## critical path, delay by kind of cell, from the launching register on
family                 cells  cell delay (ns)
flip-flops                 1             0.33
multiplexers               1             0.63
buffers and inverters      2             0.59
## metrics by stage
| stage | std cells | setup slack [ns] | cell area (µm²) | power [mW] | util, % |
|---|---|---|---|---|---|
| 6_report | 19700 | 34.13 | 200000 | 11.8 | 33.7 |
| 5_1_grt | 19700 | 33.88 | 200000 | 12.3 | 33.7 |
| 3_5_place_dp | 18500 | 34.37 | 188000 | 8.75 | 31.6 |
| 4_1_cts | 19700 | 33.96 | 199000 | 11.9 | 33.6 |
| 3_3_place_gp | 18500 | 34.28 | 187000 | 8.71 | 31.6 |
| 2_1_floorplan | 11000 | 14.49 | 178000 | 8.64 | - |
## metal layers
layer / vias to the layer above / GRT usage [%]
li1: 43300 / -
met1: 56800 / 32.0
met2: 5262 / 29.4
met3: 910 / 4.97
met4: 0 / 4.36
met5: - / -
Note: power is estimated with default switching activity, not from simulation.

------------------------------------------------------------------------

EXERCISE PROMPT: Output exactly the line containing "met4: 0 / 4.36" together with every line after it, ending at the final line of the entries.

RESPONSE TO THE TASK:
met4: 0 / 4.36
met5: - / -
Note: power is estimated with default switching activity, not from simulation.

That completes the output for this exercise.